A Comissão de Desenvolvimento Regional e Turismo (CDR) do Senado aprovou, nesta terça-feira (17), o Projeto de Lei que prevê incentivos para reduzir o custo das passagens aéreas na Região Norte (1.600/2025). A proposta, de autoria do senador Dr. Hiran (PP-RR), recebeu parecer favorável do relator Alan Rick (Republicanos-AC), na forma de um substitutivo, e agora segue para análise da Comissão de Assuntos Econômicos (CAE).
O texto cria o Programa Nortear — nova versão do antigo Programa de Aviação Regional — com o objetivo de estimular a oferta de voos e aumentar a concorrência no setor. A iniciativa prevê apoio financeiro da União para custear tarifas de navegação aérea em aeroportos regionais e subsidiar parte dos custos de até 60 passageiros por voo em rotas com origem ou destino na região.
Segundo o autor, a proposta não interfere diretamente no preço das passagens, mas busca reduzir custos operacionais das empresas. “O preço continua livre, mas a disponibilidade de subsídios atrairá operadores que hoje não conseguem viabilizar sua operação”, argumentou Dr. Hiran.
Tarifas elevadas e logística precária
Durante a sessão, o senador criticou o alto custo das passagens aéreas no Norte e classificou os valores como “abusivos e desproporcionais”. Ele citou casos em que uma viagem de ida e volta entre Brasília e Boa Vista pode chegar a R$ 7 mil, enquanto um voo internacional para Lisboa, na mesma data, custa cerca de R$ 4 mil. Em outro exemplo, um trecho de apenas 55 minutos entre Manaus e Boa Vista pode custar quase R$ 5.700.
Além dos preços, Dr. Hiran destacou problemas logísticos. Passageiros que precisam viajar entre cidades relativamente próximas, como Boa Vista e Manaus, muitas vezes são obrigados a fazer conexão em Brasília, transformando um trajeto regional em uma viagem de cerca de 4 mil quilômetros.

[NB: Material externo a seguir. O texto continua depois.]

**src/rtl/inst_mem_loader.sv**
```systemverilog
// Synchronous-read instruction memory with a valid/ready program-load port and fetch-fault reporting.
// Define INST_MEM_PARITY_EN to store a per-word even-parity bit and report FaultCode 11 on mismatch.
module inst_mem_loader #(
  parameter int unsigned ADDR_W   = 5,
  parameter logic [31:0] NOP_WORD = 32'h0000_0000
) (
  input  logic              Clk,
  input  logic              Reset,
  input  logic              LoadStart,
  input  logic              LoadValid,
  input  logic [31:0]       LoadData,
  input  logic              LoadLast,
  output logic              LoadReady,
  output logic [ADDR_W:0]   LoadCount,
  output logic              Loading,
  input  logic              FetchReq,
  input  logic [31:0]       Addr,
  output logic              FetchReady,
  output logic              InstValid,
  output logic [31:0]       Inst,
  output logic              Fault,
  output logic [1:0]        FaultCode
);

  localparam int unsigned DEPTH   = 2 ** ADDR_W;
  localparam int unsigned CNT_W   = ADDR_W + 1;
  localparam int unsigned HI_LSB  = ADDR_W + 2;
`ifdef INST_MEM_PARITY_EN
  localparam int unsigned MEM_W   = 33;
`else
  localparam int unsigned MEM_W   = 32;
`endif

  typedef enum logic [1:0] {
    S_IDLE = 2'd0,
    S_LOAD = 2'd1,
    S_RUN  = 2'd2
  } state_t;

  state_t             state_q;
  state_t             state_d;
  logic [MEM_W-1:0]   mem [DEPTH];

  logic               load_accept_c;
  logic               fetch_accept_c;
  logic [ADDR_W-1:0]  ptr_c;
  logic [ADDR_W-1:0]  idx_c;
  logic [MEM_W-1:0]   rd_word_c;
  logic [MEM_W-1:0]   wr_word_c;
  logic               misaligned_c;
  logic               out_range_c;
  logic               parity_err_c;

  // The load pointer is the low bits of the word count; it never reaches DEPTH while in LOAD.
  assign ptr_c        = LoadCount[ADDR_W-1:0];
  assign idx_c        = Addr[ADDR_W+1:2];
  assign rd_word_c    = mem[idx_c];
  assign misaligned_c = (Addr[1:0] != 2'b00);
  assign out_range_c  = ((Addr >> HI_LSB) != 32'd0);

`ifdef INST_MEM_PARITY_EN
  assign wr_word_c    = {^LoadData, LoadData};
  assign parity_err_c = ^rd_word_c;
`else
  assign wr_word_c    = LoadData;
  assign parity_err_c = 1'b0;
`endif

  // Next-state and handshake acceptance; LoadStart in LOAD drops a coincident beat.
  always_comb begin
    state_d        = state_q;
    load_accept_c  = 1'b0;
    fetch_accept_c = 1'b0;
    case (state_q)
      S_IDLE: begin
        if (LoadStart) state_d = S_LOAD;
      end
      S_LOAD: begin
        load_accept_c = LoadValid && LoadReady && !LoadStart;
        if (load_accept_c && (LoadLast || (ptr_c == ADDR_W'(DEPTH - 1)))) state_d = S_RUN;
      end
      S_RUN: begin
        fetch_accept_c = FetchReq && FetchReady;
        if (LoadStart) state_d = S_LOAD;
      end
      default: state_d = S_IDLE;
    endcase
  end

  // Control state, load counter and fetch result registers.
  always_ff @(posedge Clk) begin
    if (Reset) begin
      state_q    <= S_IDLE;
      LoadReady  <= 1'b0;
      Loading    <= 1'b0;
      FetchReady <= 1'b0;
      LoadCount  <= '0;
      InstValid  <= 1'b0;
      Inst       <= '0;
      Fault      <= 1'b0;
      FaultCode  <= 2'b00;
    end else begin
      state_q    <= state_d;
      LoadReady  <= (state_d == S_LOAD);
      Loading    <= (state_d == S_LOAD);
      FetchReady <= (state_d == S_RUN);

      if (LoadStart) begin
        LoadCount <= '0;
      end else if (load_accept_c) begin
        LoadCount <= LoadCount + CNT_W'(1);
      end

      InstValid <= fetch_accept_c;
      if (fetch_accept_c) begin
        if (misaligned_c) begin
          Inst      <= NOP_WORD;
          Fault     <= 1'b1;
          FaultCode <= 2'b01;
        end else if (out_range_c) begin
          Inst      <= NOP_WORD;
          Fault     <= 1'b1;
          FaultCode <= 2'b10;
        end else if (parity_err_c) begin
          Inst      <= NOP_WORD;
          Fault     <= 1'b1;
          FaultCode <= 2'b11;
        end else begin
          Inst      <= rd_word_c[31:0];
          Fault     <= 1'b0;
          FaultCode <= 2'b00;
        end
      end else begin
        Fault     <= 1'b0;
        FaultCode <= 2'b00;
      end
    end
  end

  // Storage array is deliberately left out of reset so a reload can keep earlier words.
  always_ff @(posedge Clk) begin
    if (load_accept_c && !Reset) begin
      mem[ptr_c] <= wr_word_c;
    end
  end

endmodule
```
**config.mk**
```make
export PLATFORM = sky130hd
export DESIGN_NAME = inst_mem_loader
export DESIGN_NICKNAME = d
export VERILOG_FILES = /design/src/rtl/inst_mem_loader.sv
export SDC_FILE = /design/constraint.sdc
export NUM_CORES = 1
export LEC_CHECK = 0
export ABC_CLOCK_PERIOD_IN_PS = 7000
export CELL_PAD_IN_SITES_DETAIL_PLACEMENT = 1
export CELL_PAD_IN_SITES_GLOBAL_PLACEMENT = 1
export CORE_MARGIN = 2
export CORE_UTILIZATION = 55
export DETAILED_ROUTE_END_ITERATION = 8
export PLACE_DENSITY = 0.78
export SLEW_MARGIN = 10
export SYNTH_ARGS = -nofsm -noshare
export SYNTH_HDL_FRONTEND = slang
export SYNTH_SLANG_ARGS = --single-unit
```
**constraint.sdc**
```tcl
create_clock -name Clk -period 7 [get_ports Clk]
set_clock_uncertainty 0.2 [all_clocks]
set_input_delay 1.4 -clock Clk [delete_from_list [all_inputs] [get_ports Clk]]
set_output_delay 1.4 -clock Clk [all_outputs]
set_load 0.01 [all_outputs]
```
==> results of run 1 <==
-- synth_stat cells (all sizes together) (2+ instances only) --
cell type     n  area share
a221o        22      0.0054
mux2i        81       0.020
a32oi        20      0.0043
a22oi        46      0.0085
nor3          2     0.00025
nand4         3     0.00046
mux2         46       0.013
nand3         7     0.00086
nand3b        3     0.00055
dfxtp        46       0.023
nor2b        27      0.0041
nand2b        2     0.00031
or2           2     0.00031
buf          63       0.010
clkbuf       47      0.0043
o21a         10      0.0018
mux4        196        0.11
inv           6     0.00055
nor2         81      0.0075
o221a         2     0.00055
edfxtp     1024        0.75
o21ai        31      0.0038
a21boi        2     0.00037
nand2        47      0.0043
o211ai        2     0.00037
nor4          7      0.0016
ha            5      0.0015
xor2          3     0.00064
o22ai        40      0.0061
and3          3     0.00046
a22o         17      0.0037
a221oi       36      0.0077
-- metrics by stage --
stage	cell area, µm²	setup WS, ns
2_1_floorplan	40800	2.44
3_3_place_gp	43400	1.57
3_5_place_dp	43400	1.40
4_1_cts	46800	2.10
5_1_grt	47000	1.91
6_report	47000	2.02
-- power breakdown --
part           switching (µW)  internal [µW]  leakage [µW]
Clock                    2460           3260       0.00170
Sequential               1.83           7010       0.00957
Combinational             400            227       0.00364
-- path summary, 6_finish.rpt --
check                               start    endpoint  cells after the start
worst max-delay path            LoadValid  mem[26][5]                      7
worst min-delay path              Inst[1]     Inst[1]                      2
worst max register to register    Loading  mem[26][5]                      6
worst min register to register    Inst[1]     Inst[1]                      2
-- flip-flops by register name (all words and copies together), names as in the netlist --
register and flops:
InstValid 1, Inst 32, Loading 1, state_q 2
FaultCode 2, LoadCount 6, Fault 1, FetchReady 1
mem 1024
-- cell families (layout without fill, tap and decap cells) --
| group | Yosys count | in the layout | synth area share |
|---|---|---|---|
| and+or+nand+nor | 190 | 190 | 0.0221 |
| adders and majority gates | 5 | 5 | 0.00153 |
| xor gates and xnor gates | 4 | 4 | 0.000859 |
| buffers and inverters | 116 | 393 | 0.0152 |
| muxes | 323 | 323 | 0.141 |
| DFF | 1070 | 1070 | 0.777 |
| AOI/OAI and AO/OA | 229 | 229 | 0.0427 |
-- final cells by class --
class / instances / share of cell area
Sequential cell: 1070 / 0.673
Multi-Input combinational cell: 751 / 0.187
Tap cell: 959 / 0.0255
Clock buffer: 144 / 0.0629
Inverter: 6 / 0.000479
Clock inverter: 52 / 0.0106
Timing Repair Buffer: 191 / 0.0404
-- layer usage --
metal / GRT usage / up-vias / share of wire
met4: 0.140 / 0 / 0.050
met3: 0.0444 / 263 / 0.077
met5: 0 / - / 0
li1: - / 8501 / -
met2: 0.522 / 1247 / 0.52
met1: 0.384 / 11500 / 0.36
-- tightest hold or removal path: cells and delay by family (launching register included) --
family | cells | cell delay (ns)
AO/OA/AOI/OAI | 2 | 0.16
flip-flops | 1 | 0.33
==> flow_summary.json, run 1 <==
{
  "status": "complete, no violations",
  "tightest_slew_ns": 1.28,
  "postCtsResizedCells": 0,
  "drive_above_1_share": 0.242,
  "synthFlopType": "edfxtp_1",
  "power_density_nw_per_um2": 284,
  "critPathBufInv": 2,
  "dp.cells": 2968,
  "finalWirelength_um": 117000,
  "cts_hold_buf": 0,
  "fin_setup_tns_ns": 0,
  "relSlewSlack": 0.145,
  "area_growth_pct": 15.3,
  "crit_fanout": 18,
  "hold-worst-slack_ns": 0.330,
  "rows": 99,
  "synth_edf_count": 1024,
  "clockBufferDepth": 3,
  "die_area_um2": 76300,
  "cts_tree": "built",
  "initial_core_util": 0.557,
  "ir_drop_mv": 0.223,
  "crit_top_cell": "nand2_1",
  "report.final.slew_viol_count": 0,
  "layout.cells.non_filler": 3173,
  "post_cts_buffers": 0,
  "cts.htree.levels": 3,
  "ys_seq_elements": 1070,
  "grt.total_usage": 0.303,
  "syn_avg_cell_area_um2": 21.0,
  "setup_violations": 0,
  "grt_pass1_vias": 22600,
  "worstHoldPathType": "register to register",
  "fmax_mhz": 201,
  "rsz0062_at_grt": "no",
  "critPathLaunchType": "input port",
  "fillers": 5852,
  "hold_violations": 0,
  "overflow": 0,
  "cts.clk_slew.worst_paths_ns": 0.06,
  "firstDrtPassIters": 6,
  "critPathCaptureType": "register",
  "crit_chain": "clkdlybuf4s50_1, nand2_1, nor4b_2, nor2b_1, nand2_1, nor2_4, buf_4",
  "num_vias": 21500,
  "wire_per_inst_um": 36.8,
  "maxCapViolations": 0,
  "die_h_um": 276,
  "port_buffers": 114,
  "cp.arrival_ns": 5.12,
  "fin_util": 0.642,
  "period_needed_ns": 4.98,
  "post-route-period-util": 0.712,
  "p_leak_uw": 0.0149,
  "crit_required_ns": 7.14,
  "synth_warnings": 0,
  "cts_root_buf": "clkbuf_16",
  "cts_sinks": 1070,
  "die_x_um": 276,
  "drt-initial-drc-count": 2743,
  "insertion_delay_ns": 0.69,
  "critPathKind": "input port to register",
  "diodes": 0,
  "grt_pass1_wl_um": 165000,
  "synth_cell_types": 47,
  "cts-buffers-inserted": 107,
  "syn_nets": 2012,
  "antenna_found_initial": 0,
  "nets": 2202,
  "r2r_slack_ns": 2.79,
  "multi_input_area_um2": 8780,
  "detail-route-antenna-nets": 0,
  "max_stage_delay_ns": 0.94,
  "grt_max_degree": 89,
  "total_power_uw": 13400,
  "dp_hpwl_um": 68000,
  "coreArea_um2": 73200,
  "synth-seq-area-share": 0.777,
  "drcViolationCount": 0,
  "regArea_um2": 31700,
  "slowest_stage": "nor2_4",
  "final_common_cell": "edfxtp_1",
  "ys_async_sr_fraction": 0,
  "routabilityCongestion": 0.864,
  "vias_per_cell": 6.78,
  "path_delay_family": "simple AND/OR/NAND/NOR gates",
  "final_cell_mix": "edfxtp_1, mux4_2, clkbuf_16, clkdlybuf4s50_1, mux2i_1",
  "pin_count": 115,
  "syn-instance-count": 1937,
  "synth_area_um2": 40800
}
(Power assumes the default switching activity.)
==> run 2: changes to the inputs <==
--- a/config.mk
+++ b/config.mk
@@ -5,13 +5,13 @@
 export SDC_FILE = /design/constraint.sdc
 export NUM_CORES = 1
 export LEC_CHECK = 0
-export ABC_CLOCK_PERIOD_IN_PS = 7000
+export ABC_CLOCK_PERIOD_IN_PS = 4900
 export CELL_PAD_IN_SITES_DETAIL_PLACEMENT = 1
 export CELL_PAD_IN_SITES_GLOBAL_PLACEMENT = 1
 export CORE_MARGIN = 2
-export CORE_UTILIZATION = 55
+export CORE_UTILIZATION = 54
 export DETAILED_ROUTE_END_ITERATION = 8
-export PLACE_DENSITY = 0.78
+export PLACE_DENSITY = 0.77
 export SLEW_MARGIN = 10
 export SYNTH_ARGS = -nofsm -noshare
 export SYNTH_HDL_FRONTEND = slang
==> constraint.sdc (replaced) <==
create_clock -name Clk -period 4.9 [get_ports Clk]
set_clock_uncertainty 0.2 [all_clocks]
set_input_delay 0.98 -clock Clk [delete_from_list [all_inputs] [get_ports Clk]]
set_output_delay 0.98 -clock Clk [all_outputs]
set_load 0.01 [all_outputs]
==> flow_summary.json, run 2 (synthesized netlist as in run 1, its figures left out) <==
{
  "status": "complete, no violations",
  "hold-worst-slack_ns": 0.304,
  "antenna_found_initial": 2,
  "vias_per_cell": 6.63,
  "pin_count": 115,
  "drcViolationCount": 0,
  "crit_required_ns": 4.98,
  "cts_tree": "built",
  "cts_root_buf": "clkbuf_16",
  "insertion_delay_ns": 0.67,
  "die_area_um2": 77700,
  "die_x_um": 279,
  "rows": 100,
  "post-route-period-util": 0.694,
  "coreArea_um2": 74600,
  "dp.cells": 3024,
  "cts-buffers-inserted": 104,
  "grt_pass1_wl_um": 165000,
  "power_density_nw_per_um2": 401,
  "area_growth_pct": 16.1,
  "period_needed_ns": 3.40,
  "num_vias": 21300,
  "maxCapViolations": 0,
  "total_power_uw": 19000,
  "firstDrtPassIters": 7,
  "regArea_um2": 31700,
  "wire_per_inst_um": 35.2,
  "reg_top3": "mem: 1024 flops, Inst: 32 flops, LoadCount: 6 flops",
  "final_cell_mix": "edfxtp_1, mux4_2, clkbuf_16, clkdlybuf4s50_1, buf_4",
  "cts_sinks": 1070,
  "die_h_um": 279,
  "dp_hpwl_um": 67000,
  "tightest_slew_ns": 1.32,
  "cp-endpoint": "mem[12][9]",
  "final_common_cell": "edfxtp_1",
  "reg2reg_depth": 8,
  "rsz0062_at_grt": "no",
  "grt.total_usage": 0.298,
  "cp.arrival_ns": 3.48,
  "report.final.slew_viol_count": 0,
  "r2r_slack_ns": 1.92,
  "overflow": 0,
  "critPathKind": "input port to register",
  "cts.htree.levels": 3,
  "multi_input_area_um2": 8780,
  "layout.cells.non_filler": 3219,
  "cts.clk_slew.worst_paths_ns": 0.06,
  "nets": 2236,
  "worstSetupStartpoint": "LoadValid",
  "routabilityCongestion": 0.836,
  "setup_violations": 0,
  "p_leak_uw": 0.0151,
  "drive_above_1_share": 0.251,
  "critPathLaunchType": "input port",
  "cts_hold_buf": 0,
  "hold_violations": 0,
  "fin_setup_tns_ns": 0,
  "finalWirelength_um": 113000,
  "port_buffers": 114,
  "grt_pass1_vias": 22900,
  "ir_drop_mv": 0.303,
  "drt-initial-drc-count": 2818,
  "postCtsResizedCells": 0,
  "post_cts_buffers": 0,
  "fillers": 6052,
  "largest_register_ffs": 1024,
  "clockBufferDepth": 3,
  "initial_core_util": 0.547,
  "crit_fanout": 32,
  "grt_max_degree": 62,
  "critPathCaptureType": "register",
  "detail-route-antenna-nets": 0,
  "fin_util": 0.635,
  "r2r_end": "mem[12][9]",
  "max_flop_register": "mem",
  "worstReg2RegStart": "Loading",
  "worstHoldPathType": "register to register",
  "fmax_mhz": 294,
  "relSlewSlack": 0.117
}
-- run 2: cell types whose count changed in the layout (fill, tap and decap cells not counted) --
cell        change
buf_4          +29
clkinv_2        -4
clkinvlp_4      +3
clkinv_1        +8
clkinv_8        -2
diode_2         +1
inv_16          -1
buf_12         +14
clkbuf_16       -1
clkbuf_1        -2
bufinv_16       +3
clkbuf_8        -6
buf_16          -6
-- run 2: how the worst min path moves through the flow --
stage,start,end,depth (start not counted)
final,Inst[14],Inst[14],2
after global placement,Inst[14],Inst[14],2
after global routing,Inst[14],Inst[14],2
after CTS,Inst[14],Inst[14],2
after detailed placement,Inst[14],Inst[14],2
after floorplan,Inst[14],Inst[14],2
-- run 2: layout make-up --
| cell class | count | area share |
|---|---|---|
| tap | 969 | 0.0256 |
| timing repair buffer | 228 | 0.0472 |
| antenna | 1 | 0.0000529 |
| inverter | 6 | 0.000476 |
| multi-input combinational | 751 | 0.185 |
| clock buffer | 135 | 0.0601 |
| sequential | 1070 | 0.669 |
| clock inverter | 59 | 0.0121 |
-- run 2: metal layers --
layer	track usage	routed length, µm	up-vias
li1	-	-	8572
met1	0.396	42300	11300
met2	0.492	56600	1187
met3	0.0544	9290	260
met4	0.121	4990	4
met5	0	23	-
-- run 2: report_power, final --
group | total, µW | internal, µW | switching, µW | leakage [µW]
logic | 891 | 328 | 563 | 0.00383
clock network | 8070 | 4660 | 3410 | 0.00166
registers | 10000 | 10000 | 2.09 | 0.00957
total | 19000 | 15000 | 3970 | 0.0151
-- run 2: through the flow --
stage	setup slack (ns)	instance area [µm²]
3_3_place_gp	0.779	43900
6_report	1.50	47300
3_5_place_dp	0.848	43900
2_1_floorplan	0.765	40800
5_1_grt	1.38	47300
4_1_cts	1.51	47400
-- run 2: worst max-delay path, cell delays in order --
cell,delay [ns]
clkdlybuf4s50_1,0.46
nand2_1,0.09
nor4b_2,0.28
buf_4,0.21
nor2b_1,0.44
nand2_1,0.12
buf_4,0.24
nor2_4,0.12
buf_4,0.50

O parlamentar também criticou a redução da aviação regional ao longo dos anos. Segundo ele, empresas menores que operavam em aeroportos regionais deixaram de existir por falta de incentivos e por um ambiente regulatório que favorece a concentração de mercado nas grandes companhias.

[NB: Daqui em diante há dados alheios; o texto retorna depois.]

`src/rtl/uart_pkg.sv`:
```
// Shared register map, control/status bit positions and TX state encoding
// for the memory-mapped UART transmitter.
package uart_pkg;

   localparam logic REG_DATA = 1'b0;
   localparam logic REG_CTRL = 1'b1;

   localparam int CTRL_CLR_OVF = 0;
   localparam int CTRL_TX_EN   = 1;
   localparam int CTRL_FLUSH   = 2;

   localparam int ST_EMPTY   = 0;
   localparam int ST_FULL    = 1;
   localparam int ST_BUSY    = 2;
   localparam int ST_OVF     = 3;
   localparam int ST_EN      = 4;
   localparam int ST_CNT_LSB = 8;

   typedef enum logic [1:0] {
      IDLE,
      START,
      DATA,
      STOP
   } tx_state_t;

endpackage

```
`src/rtl/io_sync_fifo.sv`:
```
// Single-clock FIFO with show-ahead head output, occupancy count and a
// synchronous flush that takes priority over push/pop.
module io_sync_fifo #(
   parameter int WIDTH = 8,
   parameter int DEPTH = 8,
   parameter int CNT_W = 4
) (
   input  logic             clk,
   input  logic             rst_n,
   input  logic             push,
   input  logic             pop,
   input  logic             flush,
   input  logic [WIDTH-1:0] din,
   output logic [WIDTH-1:0] dout,
   output logic             full,
   output logic             empty,
   output logic [CNT_W-1:0] count
);

   localparam int AW = $clog2(DEPTH);

   logic [WIDTH-1:0] mem [DEPTH];
   logic [AW-1:0]    wr_ptr_reg;
   logic [AW-1:0]    rd_ptr_reg;
   logic [CNT_W-1:0] count_reg;
   logic             do_push;
   logic             do_pop;

   // Fullness and emptiness are judged on the registered count, before any same-cycle pop.
   assign full    = (count_reg == CNT_W'(DEPTH));
   assign empty   = (count_reg == '0);
   assign do_push = push && !full;
   assign do_pop  = pop && !empty;
   assign dout    = mem[rd_ptr_reg];
   assign count   = count_reg;

   always_ff @(posedge clk) begin
      if (do_push && !flush) begin
         mem[wr_ptr_reg] <= din;
      end
   end

   always_ff @(posedge clk or negedge rst_n) begin
      if (!rst_n) begin
         wr_ptr_reg <= '0;
         rd_ptr_reg <= '0;
         count_reg  <= '0;
      end else if (flush) begin
         wr_ptr_reg <= '0;
         rd_ptr_reg <= '0;
         count_reg  <= '0;
      end else begin
         if (do_push) begin
            wr_ptr_reg <= wr_ptr_reg + AW'(1);
         end
         if (do_pop) begin
            rd_ptr_reg <= rd_ptr_reg + AW'(1);
         end
         if (do_push && !do_pop) begin
            count_reg <= count_reg + CNT_W'(1);
         end else if (!do_push && do_pop) begin
            count_reg <= count_reg - CNT_W'(1);
         end
      end
   end

endmodule

```
`src/rtl/mio_uart_tx.sv`:
```
// Memory-mapped 8N1 UART transmitter: CPU stores feed a byte FIFO, a
// four-state FSM serialises bytes LSB first, and a status word is readable.
module mio_uart_tx
   import uart_pkg::*;
#(
   parameter int BAUD_DIV   = 868,
   parameter int FIFO_DEPTH = 8,
   parameter int CNT_W      = 4
) (
   input  logic        clk,
   input  logic        RSTN,
   input  logic        io_we,
   input  logic        reg_sel,
   input  logic [31:0] wr_data,
   output logic [31:0] rd_data,
   output logic        tx,
   output logic        tx_busy,
   output logic        irq
);

   localparam int BW = $clog2(BAUD_DIV);
   localparam logic [BW-1:0] BAUD_LAST = BW'(BAUD_DIV - 1);

   tx_state_t        state_reg, state_next;
   logic [BW-1:0]    baud_cnt_reg, baud_cnt_next;
   logic [2:0]       bit_idx_reg, bit_idx_next;
   logic [7:0]       shift_reg, shift_next;
   logic             tx_reg, tx_next;
   logic             ovf_reg;
   logic             tx_en_reg;

   logic             data_wr;
   logic             ctrl_wr;
   logic             fifo_pop;
   logic             fifo_flush;
   logic [7:0]       fifo_dout;
   logic             fifo_full;
   logic             fifo_empty;
   logic [CNT_W-1:0] fifo_count;
   logic             bit_end;
   logic             start_ok;
   logic [31:0]      status;
   logic             unused_wr_data;

   assign data_wr        = io_we && (reg_sel == REG_DATA);
   assign ctrl_wr        = io_we && (reg_sel == REG_CTRL);
   assign fifo_flush     = ctrl_wr && wr_data[CTRL_FLUSH];
   assign unused_wr_data = ^wr_data[31:8];

   io_sync_fifo #(
      .WIDTH (8),
      .DEPTH (FIFO_DEPTH),
      .CNT_W (CNT_W)
   ) u_fifo (
      .clk   (clk),
      .rst_n (RSTN),
      .push  (data_wr),
      .pop   (fifo_pop),
      .flush (fifo_flush),
      .din   (wr_data[7:0]),
      .dout  (fifo_dout),
      .full  (fifo_full),
      .empty (fifo_empty),
      .count (fifo_count)
   );

   always_ff @(posedge clk or negedge RSTN) begin
      if (!RSTN) begin
         ovf_reg   <= 1'b0;
         tx_en_reg <= 1'b1;
      end else begin
         if (data_wr && fifo_full) begin
            ovf_reg <= 1'b1;
         end else if (ctrl_wr && wr_data[CTRL_CLR_OVF]) begin
            ovf_reg <= 1'b0;
         end
         if (ctrl_wr) begin
            tx_en_reg <= wr_data[CTRL_TX_EN];
         end
      end
   end

   always_ff @(posedge clk or negedge RSTN) begin
      if (!RSTN) begin
         state_reg    <= IDLE;
         baud_cnt_reg <= '0;
         bit_idx_reg  <= '0;
         shift_reg    <= '0;
         tx_reg       <= 1'b1;
      end else begin
         state_reg    <= state_next;
         baud_cnt_reg <= baud_cnt_next;
         bit_idx_reg  <= bit_idx_next;
         shift_reg    <= shift_next;
         tx_reg       <= tx_next;
      end
   end

   assign bit_end  = (baud_cnt_reg == BAUD_LAST);
   assign start_ok = tx_en_reg && !fifo_empty;

   // tx is registered, so every transition sets tx_next to the level of the bit it enters.
   always_comb begin
      state_next    = state_reg;
      baud_cnt_next = baud_cnt_reg;
      bit_idx_next  = bit_idx_reg;
      shift_next    = shift_reg;
      tx_next       = tx_reg;
      fifo_pop      = 1'b0;
      if (state_reg != IDLE) begin
         baud_cnt_next = bit_end ? '0 : baud_cnt_reg + BW'(1);
      end
      case (state_reg)
         IDLE: begin
            baud_cnt_next = '0;
            if (start_ok) begin
               fifo_pop   = 1'b1;
               shift_next = fifo_dout;
               tx_next    = 1'b0;
               state_next = START;
            end
         end
         START: begin
            if (bit_end) begin
               state_next   = DATA;
               bit_idx_next = '0;
               tx_next      = shift_reg[0];
            end
         end
         DATA: begin
            if (bit_end) begin
               if (bit_idx_reg == 3'd7) begin
                  state_next = STOP;
                  tx_next    = 1'b1;
               end else begin
                  shift_next   = {1'b0, shift_reg[7:1]};
                  bit_idx_next = bit_idx_reg + 3'd1;
                  tx_next      = shift_reg[1];
               end
            end
         end
         STOP: begin
            if (bit_end) begin
               if (start_ok) begin
                  fifo_pop   = 1'b1;
                  shift_next = fifo_dout;
                  tx_next    = 1'b0;
                  state_next = START;
               end else begin
                  state_next = IDLE;
               end
            end
         end
         default: begin
            state_next = IDLE;
            tx_next    = 1'b1;
         end
      endcase
   end

   always_comb begin
      status                          = '0;
      status[ST_EMPTY]                = fifo_empty;
      status[ST_FULL]                 = fifo_full;
      status[ST_BUSY]                 = tx_busy;
      status[ST_OVF]                  = ovf_reg;
      status[ST_EN]                   = tx_en_reg;
      status[ST_CNT_LSB +: CNT_W]     = fifo_count;
   end

   assign rd_data = (reg_sel == REG_CTRL) ? status : 32'h0;
   assign tx      = tx_reg;
   assign tx_busy = (state_reg != IDLE);
   assign irq     = tx_en_reg && fifo_empty;

endmodule

```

Baixa conectividade e custos operacionais
O relator Alan Rick reforçou o diagnóstico de isolamento aéreo na região. De acordo com ele, a Região Norte possui cerca de 70 aeródromos públicos, mas mais de 30% não contam com voos regulares. Em 2024, apenas 47 localidades estavam conectadas pela aviação comercial, o que representa menos de 25% dos pontos de conexão do país, apesar de o Norte ocupar mais de 45% do território nacional.
Ele também destacou que o alto custo operacional é um dos principais entraves para a ampliação da malha aérea. O preço do querosene de aviação na Amazônia Legal pode ser até 30% a 35% mais caro do que em outras regiões do país, o que encarece as passagens e desestimula novas operações.
O substitutivo aprovado autoriza o uso de recursos do Fundo Nacional de Aviação Civil (FNAC) para investimentos em infraestrutura e subsídios em rotas regionais, incluindo apoio ao custo do combustível.
Próximos passos
A presidente da comissão, Professora Dorinha Seabra, afirmou que o tema será tratado como prioridade no Senado e defendeu o aprofundamento do debate com o governo federal. “Além do número reduzido de voos, os custos são muito altos”, disse, ao encerrar a discussão.
A votação ocorreu de forma simbólica e o relatório foi aprovado por unanimidade. Com isso, o projeto segue agora para a Comissão de Assuntos Econômicos, onde ainda será analisado antes de eventual votação no plenário.
Se aprovado em todas as etapas, o programa terá duração inicial de cinco anos, podendo ser prorrogado, com a expectativa de ampliar a conectividade aérea e reduzir o preço das passagens para a população da Região Norte.